## Assigned task
Would you count the lines in the entries below that contain "awaddr"? Reply with the number only.

+++ Records supplied

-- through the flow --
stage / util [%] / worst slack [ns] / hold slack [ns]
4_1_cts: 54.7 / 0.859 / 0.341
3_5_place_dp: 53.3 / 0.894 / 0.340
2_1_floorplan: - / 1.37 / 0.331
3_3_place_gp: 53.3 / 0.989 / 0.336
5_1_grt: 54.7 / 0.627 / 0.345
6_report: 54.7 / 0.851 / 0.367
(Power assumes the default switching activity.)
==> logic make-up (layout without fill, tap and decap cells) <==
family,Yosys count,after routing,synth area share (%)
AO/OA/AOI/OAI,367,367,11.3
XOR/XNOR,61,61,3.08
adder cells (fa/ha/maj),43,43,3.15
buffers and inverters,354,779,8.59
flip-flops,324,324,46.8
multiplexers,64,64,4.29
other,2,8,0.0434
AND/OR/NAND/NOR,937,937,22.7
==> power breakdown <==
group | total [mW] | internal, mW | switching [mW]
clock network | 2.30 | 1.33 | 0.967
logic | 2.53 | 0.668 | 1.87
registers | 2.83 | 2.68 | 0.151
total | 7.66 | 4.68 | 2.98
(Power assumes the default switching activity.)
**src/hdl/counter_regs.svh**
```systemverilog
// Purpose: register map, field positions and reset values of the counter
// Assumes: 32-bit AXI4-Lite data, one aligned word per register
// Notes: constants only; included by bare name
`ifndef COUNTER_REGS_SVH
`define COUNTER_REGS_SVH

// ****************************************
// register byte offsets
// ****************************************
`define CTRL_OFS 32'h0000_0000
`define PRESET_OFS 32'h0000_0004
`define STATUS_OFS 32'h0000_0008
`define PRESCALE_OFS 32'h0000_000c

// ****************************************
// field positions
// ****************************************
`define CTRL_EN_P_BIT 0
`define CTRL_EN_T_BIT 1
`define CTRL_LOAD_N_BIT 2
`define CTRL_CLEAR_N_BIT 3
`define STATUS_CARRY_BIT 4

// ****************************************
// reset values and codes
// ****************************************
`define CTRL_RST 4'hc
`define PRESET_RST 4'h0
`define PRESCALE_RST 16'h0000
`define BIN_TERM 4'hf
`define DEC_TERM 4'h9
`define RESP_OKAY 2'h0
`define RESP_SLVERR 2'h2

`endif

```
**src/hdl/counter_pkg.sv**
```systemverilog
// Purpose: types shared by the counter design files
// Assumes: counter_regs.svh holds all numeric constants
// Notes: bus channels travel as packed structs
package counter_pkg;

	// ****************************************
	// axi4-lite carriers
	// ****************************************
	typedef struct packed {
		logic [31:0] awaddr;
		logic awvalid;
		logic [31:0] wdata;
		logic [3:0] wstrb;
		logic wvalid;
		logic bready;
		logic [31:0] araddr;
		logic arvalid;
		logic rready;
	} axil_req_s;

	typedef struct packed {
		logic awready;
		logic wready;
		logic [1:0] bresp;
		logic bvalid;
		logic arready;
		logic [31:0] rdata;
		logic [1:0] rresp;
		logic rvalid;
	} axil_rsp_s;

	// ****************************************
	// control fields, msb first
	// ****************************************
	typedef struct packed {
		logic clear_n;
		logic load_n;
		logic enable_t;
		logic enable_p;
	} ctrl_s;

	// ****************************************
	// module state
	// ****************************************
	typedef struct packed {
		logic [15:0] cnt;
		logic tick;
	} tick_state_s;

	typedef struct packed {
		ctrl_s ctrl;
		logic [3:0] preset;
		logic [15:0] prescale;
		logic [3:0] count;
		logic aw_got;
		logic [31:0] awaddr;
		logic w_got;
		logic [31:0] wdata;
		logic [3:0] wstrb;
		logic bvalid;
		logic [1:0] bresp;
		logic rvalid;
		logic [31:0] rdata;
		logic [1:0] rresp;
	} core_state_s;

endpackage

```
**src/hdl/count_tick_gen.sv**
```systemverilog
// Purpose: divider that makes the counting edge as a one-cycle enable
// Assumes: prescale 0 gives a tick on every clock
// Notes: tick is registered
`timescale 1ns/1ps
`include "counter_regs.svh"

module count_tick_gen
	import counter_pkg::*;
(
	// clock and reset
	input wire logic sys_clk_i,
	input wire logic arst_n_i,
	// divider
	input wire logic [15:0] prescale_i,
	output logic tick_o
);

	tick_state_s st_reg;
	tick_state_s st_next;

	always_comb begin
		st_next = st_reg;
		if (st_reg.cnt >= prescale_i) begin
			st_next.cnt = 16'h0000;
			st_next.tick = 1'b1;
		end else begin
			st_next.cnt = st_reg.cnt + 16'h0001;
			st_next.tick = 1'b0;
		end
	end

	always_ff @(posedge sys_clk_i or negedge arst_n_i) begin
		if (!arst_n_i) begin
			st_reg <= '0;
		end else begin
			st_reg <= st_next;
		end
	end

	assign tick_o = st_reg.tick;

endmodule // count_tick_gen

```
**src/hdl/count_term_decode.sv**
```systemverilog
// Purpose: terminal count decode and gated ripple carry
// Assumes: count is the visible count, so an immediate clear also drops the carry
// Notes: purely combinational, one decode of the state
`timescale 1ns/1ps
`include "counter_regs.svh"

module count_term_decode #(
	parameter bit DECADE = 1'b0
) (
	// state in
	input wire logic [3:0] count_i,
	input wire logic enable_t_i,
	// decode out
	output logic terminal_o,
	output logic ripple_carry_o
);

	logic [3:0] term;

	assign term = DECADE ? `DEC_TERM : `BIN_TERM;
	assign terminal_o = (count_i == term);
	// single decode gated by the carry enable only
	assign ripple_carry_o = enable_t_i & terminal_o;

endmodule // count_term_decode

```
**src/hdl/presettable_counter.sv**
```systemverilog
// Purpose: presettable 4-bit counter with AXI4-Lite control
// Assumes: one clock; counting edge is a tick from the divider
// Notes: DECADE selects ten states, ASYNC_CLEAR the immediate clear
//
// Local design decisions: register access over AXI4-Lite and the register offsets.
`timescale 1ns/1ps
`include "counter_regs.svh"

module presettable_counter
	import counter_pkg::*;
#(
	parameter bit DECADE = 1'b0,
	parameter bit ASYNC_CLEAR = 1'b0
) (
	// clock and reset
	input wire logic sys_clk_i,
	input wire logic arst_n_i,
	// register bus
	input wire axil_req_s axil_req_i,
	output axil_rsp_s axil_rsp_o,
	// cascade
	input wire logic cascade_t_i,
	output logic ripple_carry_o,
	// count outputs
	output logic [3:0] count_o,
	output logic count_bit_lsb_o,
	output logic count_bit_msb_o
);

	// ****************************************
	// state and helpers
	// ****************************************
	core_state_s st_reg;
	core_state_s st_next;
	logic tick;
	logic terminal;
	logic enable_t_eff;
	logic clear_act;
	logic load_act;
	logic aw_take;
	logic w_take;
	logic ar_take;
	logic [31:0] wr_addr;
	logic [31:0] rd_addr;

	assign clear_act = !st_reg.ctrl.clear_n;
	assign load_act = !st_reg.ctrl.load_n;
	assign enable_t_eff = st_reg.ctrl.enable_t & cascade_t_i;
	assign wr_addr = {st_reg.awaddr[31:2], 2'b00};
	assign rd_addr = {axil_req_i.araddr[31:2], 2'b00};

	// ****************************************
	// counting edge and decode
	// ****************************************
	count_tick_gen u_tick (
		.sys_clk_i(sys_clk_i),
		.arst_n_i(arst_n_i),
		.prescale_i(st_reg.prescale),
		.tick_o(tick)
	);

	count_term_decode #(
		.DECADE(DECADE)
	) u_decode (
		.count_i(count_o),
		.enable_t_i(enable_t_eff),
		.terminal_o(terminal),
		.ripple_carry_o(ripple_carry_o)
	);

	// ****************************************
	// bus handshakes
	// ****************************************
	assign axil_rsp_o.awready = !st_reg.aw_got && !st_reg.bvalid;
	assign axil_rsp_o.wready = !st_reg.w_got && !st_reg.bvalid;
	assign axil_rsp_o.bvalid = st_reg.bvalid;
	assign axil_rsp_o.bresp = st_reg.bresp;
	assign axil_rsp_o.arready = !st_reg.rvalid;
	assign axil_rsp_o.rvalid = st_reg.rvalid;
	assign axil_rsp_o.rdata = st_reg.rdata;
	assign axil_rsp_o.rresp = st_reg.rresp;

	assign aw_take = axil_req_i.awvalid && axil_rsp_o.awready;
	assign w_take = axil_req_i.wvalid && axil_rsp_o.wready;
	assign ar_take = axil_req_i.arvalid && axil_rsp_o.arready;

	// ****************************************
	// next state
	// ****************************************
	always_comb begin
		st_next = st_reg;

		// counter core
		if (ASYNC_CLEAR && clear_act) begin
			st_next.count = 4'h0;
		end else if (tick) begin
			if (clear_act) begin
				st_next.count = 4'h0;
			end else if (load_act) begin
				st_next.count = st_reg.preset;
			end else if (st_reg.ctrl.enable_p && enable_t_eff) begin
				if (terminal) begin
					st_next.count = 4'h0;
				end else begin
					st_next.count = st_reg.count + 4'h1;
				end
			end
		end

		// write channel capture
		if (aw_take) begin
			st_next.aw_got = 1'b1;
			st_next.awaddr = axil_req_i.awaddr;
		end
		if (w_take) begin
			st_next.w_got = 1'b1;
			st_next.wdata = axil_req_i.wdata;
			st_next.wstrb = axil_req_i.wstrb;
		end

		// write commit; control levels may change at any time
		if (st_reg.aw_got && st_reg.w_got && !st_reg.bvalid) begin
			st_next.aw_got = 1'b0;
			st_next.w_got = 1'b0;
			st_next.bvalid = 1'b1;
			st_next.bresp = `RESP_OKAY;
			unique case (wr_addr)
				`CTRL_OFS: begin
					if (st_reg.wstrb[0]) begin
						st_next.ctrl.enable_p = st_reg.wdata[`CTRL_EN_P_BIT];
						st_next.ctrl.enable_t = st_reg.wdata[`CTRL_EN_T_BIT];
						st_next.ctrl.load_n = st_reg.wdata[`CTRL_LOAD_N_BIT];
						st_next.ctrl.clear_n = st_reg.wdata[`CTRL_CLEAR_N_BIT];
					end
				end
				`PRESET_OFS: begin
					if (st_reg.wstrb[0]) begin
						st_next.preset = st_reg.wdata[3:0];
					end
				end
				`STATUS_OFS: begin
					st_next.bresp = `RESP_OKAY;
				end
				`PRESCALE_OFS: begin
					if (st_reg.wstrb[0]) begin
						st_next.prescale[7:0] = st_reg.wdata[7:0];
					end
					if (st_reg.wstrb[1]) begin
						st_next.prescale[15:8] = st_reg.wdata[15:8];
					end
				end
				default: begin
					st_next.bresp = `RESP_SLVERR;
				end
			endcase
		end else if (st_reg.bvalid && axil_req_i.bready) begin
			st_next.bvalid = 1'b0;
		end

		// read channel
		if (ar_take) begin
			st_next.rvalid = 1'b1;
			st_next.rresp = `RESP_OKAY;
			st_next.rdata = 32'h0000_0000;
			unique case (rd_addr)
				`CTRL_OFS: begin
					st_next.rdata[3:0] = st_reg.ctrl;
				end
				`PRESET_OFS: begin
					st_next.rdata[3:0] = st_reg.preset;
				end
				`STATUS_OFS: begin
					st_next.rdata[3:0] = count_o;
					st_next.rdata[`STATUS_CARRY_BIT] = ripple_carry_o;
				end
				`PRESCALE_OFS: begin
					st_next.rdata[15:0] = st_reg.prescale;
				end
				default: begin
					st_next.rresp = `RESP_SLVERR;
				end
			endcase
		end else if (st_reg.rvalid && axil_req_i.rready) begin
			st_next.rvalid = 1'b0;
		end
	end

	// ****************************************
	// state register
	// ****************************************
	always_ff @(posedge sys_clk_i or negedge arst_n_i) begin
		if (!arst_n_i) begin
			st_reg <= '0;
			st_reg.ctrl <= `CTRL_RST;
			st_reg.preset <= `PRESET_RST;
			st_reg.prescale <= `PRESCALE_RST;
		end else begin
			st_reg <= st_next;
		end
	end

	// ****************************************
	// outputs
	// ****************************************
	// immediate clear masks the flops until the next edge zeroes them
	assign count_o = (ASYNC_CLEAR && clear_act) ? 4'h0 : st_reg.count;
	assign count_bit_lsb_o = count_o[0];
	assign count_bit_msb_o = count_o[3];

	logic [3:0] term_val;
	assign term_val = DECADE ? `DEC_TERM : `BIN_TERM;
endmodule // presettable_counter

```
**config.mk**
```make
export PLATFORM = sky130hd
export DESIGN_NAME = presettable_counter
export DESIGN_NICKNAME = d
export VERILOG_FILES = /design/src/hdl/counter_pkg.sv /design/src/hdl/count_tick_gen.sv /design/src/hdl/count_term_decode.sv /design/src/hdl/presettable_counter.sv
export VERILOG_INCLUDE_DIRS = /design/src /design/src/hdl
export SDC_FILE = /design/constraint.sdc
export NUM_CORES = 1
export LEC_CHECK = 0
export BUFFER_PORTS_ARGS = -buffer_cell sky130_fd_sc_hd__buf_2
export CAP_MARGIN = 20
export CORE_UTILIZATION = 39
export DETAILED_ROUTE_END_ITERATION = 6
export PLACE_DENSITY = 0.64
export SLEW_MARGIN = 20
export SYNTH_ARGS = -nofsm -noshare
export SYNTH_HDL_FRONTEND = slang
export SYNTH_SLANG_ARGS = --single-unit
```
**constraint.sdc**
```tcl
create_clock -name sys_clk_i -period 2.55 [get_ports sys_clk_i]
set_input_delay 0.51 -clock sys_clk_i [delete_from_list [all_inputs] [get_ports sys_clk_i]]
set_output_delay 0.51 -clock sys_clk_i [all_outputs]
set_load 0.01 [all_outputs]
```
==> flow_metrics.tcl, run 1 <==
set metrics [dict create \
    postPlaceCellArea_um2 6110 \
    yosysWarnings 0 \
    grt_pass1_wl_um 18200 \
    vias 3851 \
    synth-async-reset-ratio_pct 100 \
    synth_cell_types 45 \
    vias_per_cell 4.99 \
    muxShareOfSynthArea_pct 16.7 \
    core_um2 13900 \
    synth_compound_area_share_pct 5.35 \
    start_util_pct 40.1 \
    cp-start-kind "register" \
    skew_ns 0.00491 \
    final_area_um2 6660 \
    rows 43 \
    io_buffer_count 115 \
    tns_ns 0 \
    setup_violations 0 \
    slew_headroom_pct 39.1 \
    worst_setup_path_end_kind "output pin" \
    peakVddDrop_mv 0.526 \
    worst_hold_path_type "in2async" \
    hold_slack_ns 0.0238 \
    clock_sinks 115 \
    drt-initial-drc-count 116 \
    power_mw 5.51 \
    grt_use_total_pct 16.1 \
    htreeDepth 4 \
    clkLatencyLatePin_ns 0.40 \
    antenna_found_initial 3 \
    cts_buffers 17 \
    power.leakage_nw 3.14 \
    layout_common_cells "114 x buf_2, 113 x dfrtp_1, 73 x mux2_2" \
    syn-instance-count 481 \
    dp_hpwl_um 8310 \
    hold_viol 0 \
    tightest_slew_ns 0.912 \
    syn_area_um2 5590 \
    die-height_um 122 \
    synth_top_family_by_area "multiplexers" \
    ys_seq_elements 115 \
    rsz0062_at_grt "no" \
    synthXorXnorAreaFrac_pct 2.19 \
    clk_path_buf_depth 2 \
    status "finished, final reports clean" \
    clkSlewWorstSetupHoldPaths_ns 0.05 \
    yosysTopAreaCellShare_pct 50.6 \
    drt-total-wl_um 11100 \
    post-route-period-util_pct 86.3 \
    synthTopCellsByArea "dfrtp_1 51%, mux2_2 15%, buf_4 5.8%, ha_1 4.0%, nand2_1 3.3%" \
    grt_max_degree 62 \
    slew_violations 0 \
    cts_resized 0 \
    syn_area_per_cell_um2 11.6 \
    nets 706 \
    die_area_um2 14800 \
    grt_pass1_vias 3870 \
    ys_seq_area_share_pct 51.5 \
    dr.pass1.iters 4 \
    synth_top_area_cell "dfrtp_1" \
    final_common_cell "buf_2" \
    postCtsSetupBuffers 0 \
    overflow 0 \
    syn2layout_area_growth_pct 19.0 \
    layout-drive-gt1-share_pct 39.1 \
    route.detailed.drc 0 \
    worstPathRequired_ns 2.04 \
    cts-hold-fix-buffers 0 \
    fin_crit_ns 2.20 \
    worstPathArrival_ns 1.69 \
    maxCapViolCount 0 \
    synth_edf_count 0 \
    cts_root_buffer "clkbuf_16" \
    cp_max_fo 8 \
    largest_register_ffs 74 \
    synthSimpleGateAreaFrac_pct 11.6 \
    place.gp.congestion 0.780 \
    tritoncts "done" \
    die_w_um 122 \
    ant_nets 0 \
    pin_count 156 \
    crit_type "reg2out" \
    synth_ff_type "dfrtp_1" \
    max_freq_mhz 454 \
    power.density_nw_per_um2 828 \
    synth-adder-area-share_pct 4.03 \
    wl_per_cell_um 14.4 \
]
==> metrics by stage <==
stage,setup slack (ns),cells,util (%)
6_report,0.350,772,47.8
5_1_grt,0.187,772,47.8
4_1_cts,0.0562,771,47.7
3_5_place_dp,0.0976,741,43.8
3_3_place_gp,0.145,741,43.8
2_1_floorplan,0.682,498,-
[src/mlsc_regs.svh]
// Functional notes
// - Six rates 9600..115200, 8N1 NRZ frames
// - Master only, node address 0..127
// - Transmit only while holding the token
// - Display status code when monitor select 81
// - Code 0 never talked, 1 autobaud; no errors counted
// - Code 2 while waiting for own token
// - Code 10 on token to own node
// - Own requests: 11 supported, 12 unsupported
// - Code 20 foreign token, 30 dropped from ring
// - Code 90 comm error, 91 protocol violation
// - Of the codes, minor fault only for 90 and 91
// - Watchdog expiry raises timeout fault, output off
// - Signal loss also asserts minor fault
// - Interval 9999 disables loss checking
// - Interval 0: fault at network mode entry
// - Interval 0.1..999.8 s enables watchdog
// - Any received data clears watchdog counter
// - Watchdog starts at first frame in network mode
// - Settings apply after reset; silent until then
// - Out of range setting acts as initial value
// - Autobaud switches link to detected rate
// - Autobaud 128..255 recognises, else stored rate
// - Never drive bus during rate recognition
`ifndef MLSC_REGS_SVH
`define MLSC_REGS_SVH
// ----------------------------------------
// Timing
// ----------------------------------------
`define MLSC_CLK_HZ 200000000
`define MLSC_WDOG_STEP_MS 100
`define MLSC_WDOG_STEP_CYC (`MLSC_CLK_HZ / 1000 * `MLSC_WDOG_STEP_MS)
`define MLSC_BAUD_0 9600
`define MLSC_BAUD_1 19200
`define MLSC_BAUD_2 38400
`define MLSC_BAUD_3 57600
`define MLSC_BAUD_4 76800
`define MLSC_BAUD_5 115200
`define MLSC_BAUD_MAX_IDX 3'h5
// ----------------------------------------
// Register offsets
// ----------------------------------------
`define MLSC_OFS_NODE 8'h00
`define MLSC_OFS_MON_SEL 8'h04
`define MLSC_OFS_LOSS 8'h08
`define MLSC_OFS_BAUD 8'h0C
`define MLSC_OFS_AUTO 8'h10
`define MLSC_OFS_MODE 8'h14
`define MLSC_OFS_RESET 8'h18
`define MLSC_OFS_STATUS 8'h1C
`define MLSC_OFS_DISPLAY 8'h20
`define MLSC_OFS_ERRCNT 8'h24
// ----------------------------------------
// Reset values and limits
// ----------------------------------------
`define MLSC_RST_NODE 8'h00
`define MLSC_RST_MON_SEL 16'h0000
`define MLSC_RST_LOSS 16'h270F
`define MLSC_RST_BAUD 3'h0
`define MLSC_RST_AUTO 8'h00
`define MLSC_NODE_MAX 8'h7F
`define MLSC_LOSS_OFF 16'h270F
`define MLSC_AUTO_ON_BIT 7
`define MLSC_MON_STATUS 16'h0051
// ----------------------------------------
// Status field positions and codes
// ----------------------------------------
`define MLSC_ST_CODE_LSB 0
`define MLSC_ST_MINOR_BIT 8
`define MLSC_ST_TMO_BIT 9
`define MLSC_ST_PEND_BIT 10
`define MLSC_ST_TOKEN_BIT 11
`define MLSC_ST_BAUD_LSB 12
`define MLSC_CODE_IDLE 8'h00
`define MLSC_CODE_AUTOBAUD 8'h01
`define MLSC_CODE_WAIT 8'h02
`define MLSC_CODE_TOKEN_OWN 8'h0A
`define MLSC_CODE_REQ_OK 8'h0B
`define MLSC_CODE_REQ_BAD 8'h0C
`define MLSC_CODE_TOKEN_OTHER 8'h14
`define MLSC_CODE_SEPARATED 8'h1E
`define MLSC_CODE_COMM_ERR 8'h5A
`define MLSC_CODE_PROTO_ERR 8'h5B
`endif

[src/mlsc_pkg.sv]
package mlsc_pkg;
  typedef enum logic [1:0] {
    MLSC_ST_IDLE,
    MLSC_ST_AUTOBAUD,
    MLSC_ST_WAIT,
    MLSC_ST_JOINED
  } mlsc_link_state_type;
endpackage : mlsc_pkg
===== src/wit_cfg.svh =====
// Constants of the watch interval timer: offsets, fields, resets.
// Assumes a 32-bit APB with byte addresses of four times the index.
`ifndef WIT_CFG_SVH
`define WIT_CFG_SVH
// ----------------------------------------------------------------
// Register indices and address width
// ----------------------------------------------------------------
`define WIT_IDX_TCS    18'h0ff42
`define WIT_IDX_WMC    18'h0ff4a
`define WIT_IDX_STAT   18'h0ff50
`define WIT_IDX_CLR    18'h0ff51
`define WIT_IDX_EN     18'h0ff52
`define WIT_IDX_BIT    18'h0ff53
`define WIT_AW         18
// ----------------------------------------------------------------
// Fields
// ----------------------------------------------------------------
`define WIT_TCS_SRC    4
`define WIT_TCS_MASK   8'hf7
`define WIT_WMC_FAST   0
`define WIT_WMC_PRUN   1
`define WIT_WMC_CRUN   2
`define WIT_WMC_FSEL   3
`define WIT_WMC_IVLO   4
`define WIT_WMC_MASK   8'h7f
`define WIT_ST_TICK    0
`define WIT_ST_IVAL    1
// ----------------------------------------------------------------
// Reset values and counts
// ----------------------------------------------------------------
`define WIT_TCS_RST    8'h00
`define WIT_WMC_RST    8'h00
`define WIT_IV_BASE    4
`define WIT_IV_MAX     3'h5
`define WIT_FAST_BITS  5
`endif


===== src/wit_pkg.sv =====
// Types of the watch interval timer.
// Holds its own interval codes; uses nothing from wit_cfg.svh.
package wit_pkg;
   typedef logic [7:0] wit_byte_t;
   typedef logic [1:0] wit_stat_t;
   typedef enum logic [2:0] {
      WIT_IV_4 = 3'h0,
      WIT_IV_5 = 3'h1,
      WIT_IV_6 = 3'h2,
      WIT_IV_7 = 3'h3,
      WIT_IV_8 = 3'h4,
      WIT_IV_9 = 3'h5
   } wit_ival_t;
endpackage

++++++

## Result below
4